Can you restate the records below word for word?

'''

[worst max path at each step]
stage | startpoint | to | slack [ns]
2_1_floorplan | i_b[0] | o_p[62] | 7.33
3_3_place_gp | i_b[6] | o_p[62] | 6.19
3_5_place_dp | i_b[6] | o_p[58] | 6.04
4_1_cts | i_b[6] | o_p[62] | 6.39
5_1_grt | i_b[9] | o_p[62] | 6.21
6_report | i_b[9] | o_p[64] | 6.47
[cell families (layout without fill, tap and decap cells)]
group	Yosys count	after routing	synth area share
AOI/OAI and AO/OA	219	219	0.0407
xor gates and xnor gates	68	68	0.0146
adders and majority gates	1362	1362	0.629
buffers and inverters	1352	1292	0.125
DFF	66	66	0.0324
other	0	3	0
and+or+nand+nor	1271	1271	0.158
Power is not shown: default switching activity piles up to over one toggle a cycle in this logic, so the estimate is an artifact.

'''

## RESPONSE TO THE EXERCISE
[worst max path at each step]
stage | startpoint | to | slack [ns]
2_1_floorplan | i_b[0] | o_p[62] | 7.33
3_3_place_gp | i_b[6] | o_p[62] | 6.19
3_5_place_dp | i_b[6] | o_p[58] | 6.04
4_1_cts | i_b[6] | o_p[62] | 6.39
5_1_grt | i_b[9] | o_p[62] | 6.21
6_report | i_b[9] | o_p[64] | 6.47
[cell families (layout without fill, tap and decap cells)]
group	Yosys count	after routing	synth area share
AOI/OAI and AO/OA	219	219	0.0407
xor gates and xnor gates	68	68	0.0146
adders and majority gates	1362	1362	0.629
buffers and inverters	1352	1292	0.125
DFF	66	66	0.0324
other	0	3	0
and+or+nand+nor	1271	1271	0.158
Power is not shown: default switching activity piles up to over one toggle a cycle in this logic, so the estimate is an artifact.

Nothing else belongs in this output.